**WHAT YOU NEED TO DO:**
Scan the lines below for the string "synthesis". Reply with how many match, and no other words.
───── AVAILABLE DATA
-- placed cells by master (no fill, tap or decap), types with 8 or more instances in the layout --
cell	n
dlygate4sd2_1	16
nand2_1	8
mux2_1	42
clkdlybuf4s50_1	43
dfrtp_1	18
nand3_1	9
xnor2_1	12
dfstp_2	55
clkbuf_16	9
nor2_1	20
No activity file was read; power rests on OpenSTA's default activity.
## config.mk

```make
export PLATFORM = sky130hd
export DESIGN_NAME = encoder
export DESIGN_NICKNAME = d
export VERILOG_FILES = /design/src/rtl/encoder_pkg.sv /design/src/rtl/encoder_core.sv /design/src/rtl/encoder.sv
export SDC_FILE = /design/constraint.sdc
export NUM_CORES = 1
export LEC_CHECK = 0
export CELL_PAD_IN_SITES_DETAIL_PLACEMENT = 2
export CELL_PAD_IN_SITES_GLOBAL_PLACEMENT = 2
export CORE_AREA = 10 10 50 56
export CTS_CLUSTER_SIZE = 30
export DETAILED_ROUTE_END_ITERATION = 7
export DIE_AREA = 0 0 60 66
export PLACE_DENSITY = 0.66
export SKIP_CTS_REPAIR_TIMING = 1
export SLEW_MARGIN = 25
export SYNTH_ARGS = -nofsm -noshare
export SYNTH_HDL_FRONTEND = slang
export SYNTH_SLANG_ARGS = --single-unit
```

## constraint.sdc

```tcl
create_clock -name clk -period 1.8 [get_ports clk]
set_input_delay 0.36 -clock clk [delete_from_list [all_inputs] [get_ports clk]]
set_output_delay 0.36 -clock clk [all_outputs]
set_load 0.1 [all_outputs]
```

## src/rtl/encoder_pkg.sv

```systemverilog
// Shared constants and helpers for the priority encoder slice.
// Holds the default request width and the encoded-width calculation.
package encoder_pkg;

   localparam int DEFAULT_DIN_W = 8;
   localparam int MIN_DIN_W     = 2;
   localparam int MAX_DIN_W     = 64;

   // Width of a binary index able to address every bit of a w-bit vector.
   function automatic int enc_width(input int w);
      return (w <= 2) ? 1 : $clog2(w);
   endfunction

   function automatic bit is_legal_width(input int w);
      return (w >= MIN_DIN_W) && (w <= MAX_DIN_W) && ((w & (w - 1)) == 0);
   endfunction

endpackage

```

## src/rtl/encoder_core.sv

```systemverilog
// Combinational priority/occupancy logic: the highest set bit wins, and
// any/multi report whether one or more than one request bit is set.
module encoder_core
   import encoder_pkg::*;
#(
   parameter  int DIN_W  = DEFAULT_DIN_W,
   localparam int DOUT_W = enc_width(DIN_W)
) (
   input  logic [DIN_W-1:0]  din,
   output logic [DOUT_W-1:0] idx,
   output logic              any,
   output logic              multi
);

   // Clearing the lowest set bit leaves a non-zero value only when two or
   // more bits were set, which avoids a full popcount adder tree.
   logic [DIN_W-1:0] low_cleared;

   assign low_cleared = din & (din - DIN_W'(1));
   assign any         = |din;
   assign multi       = |low_cleared;

   always_comb begin
      // NOTE: idx gets a default before the loop so every path assigns it and no latch is inferred.
      idx = '0;
      for (int i = 0; i < DIN_W; i++) begin
         if (din[i]) begin
            idx = DOUT_W'(i);
         end
      end
   end

endmodule

```

## src/rtl/encoder.sv

```systemverilog
// Registered priority encoder: captures din on enabled edges and presents
// the index of the highest set bit plus valid/multi-hot flags.
module encoder
   import encoder_pkg::*;
#(
   parameter  int DIN_W  = DEFAULT_DIN_W,
   localparam int DOUT_W = enc_width(DIN_W)
) (
   input  logic              clk,
   input  logic              rst_n,
   input  logic              en,
   input  logic [DIN_W-1:0]  din,
   output logic [DOUT_W-1:0] dout,
   output logic              valid,
   output logic              multi_err
);

   if (!is_legal_width(DIN_W)) begin : g_bad_width
      $error("encoder: DIN_W must be a power of two between 2 and 64");
   end

   logic [DOUT_W-1:0] core_idx;
   logic              core_any;
   logic              core_multi;

   encoder_core #(
      .DIN_W (DIN_W)
   ) u_core (
      .din   (din),
      .idx   (core_idx),
      .any   (core_any),
      .multi (core_multi)
   );

   // Outputs come straight from these flops; reset wins over en and drops
   // whatever would have been captured on that edge.
   always_ff @(posedge clk) begin
      // NOTE: state updates use non-blocking assignments so every flop samples pre-edge values.
      if (!rst_n) begin
         dout      <= '0;
         valid     <= 1'b0;
         multi_err <= 1'b0;
      end else if (en) begin
         dout      <= core_idx;
         valid     <= core_any;
         multi_err <= core_multi;
      end
   end

endmodule

```

==> impl_results.md <==
- Initial core utilization: around 16%
- Hold Crit Start: dout[2]$_SDFFE_PN0P_
- Total area of sequential cells: approximately 100 um2
- Worst min path class: register to register
- Post-route cell area: a little under 600 um2
- Critical Path Fanout Max: 3
- Initial antenna violation count: 0
- Slew headroom: ~73%
- Top cells by area, synth: dfxtp_1 36%, o21ai_0 11%, a31oi_1 6.8%, nor4_2 4.5%, maj3_2 4.1%
- Die height: 66 um
- Core box area: about 1700 um2
- Detail Route Antenna Nets: 0
- Status: finished, final reports clean
- Achievable clock frequency: a little over 600 MHz
- Register bit total from synthesis: 5
- Cells after synthesis: 34
- CTS root buf: clkbuf_4
- Average size of a mapped cell: between 8 and 9 um2
- CP max-delay cell: clkdlybuf4s50_1
- Setup TNS: 0 ps
- Initial DRC count: 2
- CP Launch Type: primary input
- Final Hold Fails: 0
- Cell Area, Placed: 556 um2
- Asr flop ratio synth: 0%
- Area of the multi-input gates: 165 um2
- Power per standard cell area: between 700 and 800 nW/um2
- Clk_skew: 0 ps
- Placer Congestion: 0.696
- Clock-pin slew on the worst setup and hold paths: 50 ps
- Largest area contributor in the netlist: dfxtp_1
- Inst Count DP: between 70 and 80
- DRT Pass-1 Iters: 4
- H-tree lvl count: 1
- Fin crit share: 90.8%
- PortBufs: 15
- Final WL: 1060 um
- Net count of the mapped netlist: 45
- Commonest cells in the netlist: 6 x o21ai_0, 5 x dfxtp_1, 3 x a31oi_1, 3 x nand2_1
- Utilization after layout: approximately 34%
- Worst-skew pair later-pin latency: 250 ps
- Lkg Pwr: 0.233 nW
- Die width: roughly 60 um
- Clock sink total: 5
- Setup Crit Path Kind: primary input to register
- Largest net degree at the start of global routing: 11
- Final Non-Filler Cells: 78
- Worst VDD drop: around 0.00021 V
- Cell chain of the critical path: clkdlybuf4s50_1 > a2111oi_0 > a21oi_1 > a2bb2oi_1 > o31a_1
- Worst Setup End Kind: register
- Mapped cell area: 277 um2
- R2R Path Start: multi_err$_SDFFE_PN0P_
- Sequential share of the synthesized area: 36.2%
- Synth unique cells: 19
- Fill cells: 194
- Ys flop type: dfxtp_1
- Vias in the first global route: between 400 and 500
- Maximum clock insertion buffer count: 2
- Final setup margin: 166 ps
- CTS tree: yes
- Nets@finish: slightly above 70
- Post-DR vias/cell: about 4.7
- Pins over their slew limit: 0
- Post-synth EDFFs: 0
- Max-cap viol count: 0
- Setup crit start: din[0]
- Place WS: -149 ps
- Post-synth top area share: 36.2%
- Yosys warns: 0
- Count leader, synth: o21ai_0
- Row count: 16
- Total number of vias: about 370
- Final routed DRC violation total: 0
- I/O pins: 16
- First-pass GRT wire length: ~1700 um
- Final setup violating endpoints: 0
- Critical path arrival: between 1500 and 2000 ps
- Wire per inst: around 14 um
- Required @ worst endpoint: 1940 ps
- Slew @ Worst Pin: ~400 ps
- RSZ-0062 raised after global routing: no
- Share of cells above drive strength 1: a little under a third
- Minimum clock period: roughly 1600 ps
- Total grt overflow: 0
- Die ar.: 3960 um2
- TritonCTS buffer count: 3
- CP max stage delay: approximately 460 ps
- GRT Total Usage: between 5 and 6%
- Area grow syn2layout: 110%
- Antenna Cells: 0
==> cells in the final DEF, fill, tap and decap left out <==
master           Yosys  routed
clkdlybuf4s50_1      0      10
buf_4                0       8
o21ai_0              6       6
dfxtp_1              5       5
buf_12               0       5
a31oi_1              3       3
nand2_1              3       3
clkbuf_4             0       3
inv_1                2       2
a21oi_1              2       2
nor2_2               1       1
nor2_1               1       1
nand2b_1             1       1
o21bai_1             1       1
nor4_2               1       1
a41oi_1              1       1
a2111oi_0            1       1
nor3_1               1       1
a2bb2oi_1            1       1
maj3_2               1       1
o21a_1               1       1
o31a_1               1       1
clkbuf_1             1       1
==> cells by family after synthesis <==
group	after synthesis	share of synthesized area (%)
flip-flops	5	36.2
adder cells (fa/ha/maj)	1	4.07
AO/OA/AOI/OAI	17	39.4
AND/OR/NAND/NOR	8	16.3
buffers and inverters	3	4.07
==> metal layers <==
layer | GRT usage (%) | wire, um | up-vias
li1 | - | - | 181
met2 | 8.76 | 491 | 16
met3 | 2.88 | 110 | 4
met1 | 4.84 | 425 | 168
met5 | 0 | 0 | -
met4 | 5.06 | 33 | 0
==> where the power goes <==
| part | internal, mW | total (mW) | switching [mW] |
|---|---|---|---|
| clock network | 0.0840 | 0.134 | 0.0496 |
| registers | 0.120 | 0.128 | 0.00814 |
| logic | 0.0740 | 0.168 | 0.0939 |
| total | 0.278 | 0.429 | 0.152 |
==> state kept, by name, summed over array words and instances (netlist names) <==
signal,flops
dout,3
multi_err,1
valid,1
==> through the flow <==
stage	hold slack (ps)	power [mW]
2_1_floorplan	498	0.211
3_3_place_gp	560	0.298
3_5_place_dp	570	0.300
4_1_cts	580	0.436
5_1_grt	597	0.453
6_report	571	0.429
==> cell type report <==
type                    instances  share of cell area (%)
clock buffers                   4                    4.52
inverters                       2                    1.29
multi-input cells              26                    28.4
flip-flops and latches          5                    17.2
well taps                      18                    3.87
repair buffers                 23                    44.7
==> final timing paths <==
kind | to | slack, ps | cells past startpoint
setup / recovery | multi_err$_SDFFE_PN0P_ | 170 | 5
hold / removal | dout[2]$_SDFFE_PN0P_ | 570 | 2
hold reg to reg | dout[2]$_SDFFE_PN0P_ | 570 | 2
setup reg to reg | multi_err$_SDFFE_PN0P_ | 1070 | 2
==> worst max-delay path, delay by kind of cell <==
kind            cells  cell delay (ps)
compound gates      4              960
buf+inv             1              460
(Power assumes the default switching activity.)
──────────
**REPLY TO THE EXERCISE:**
4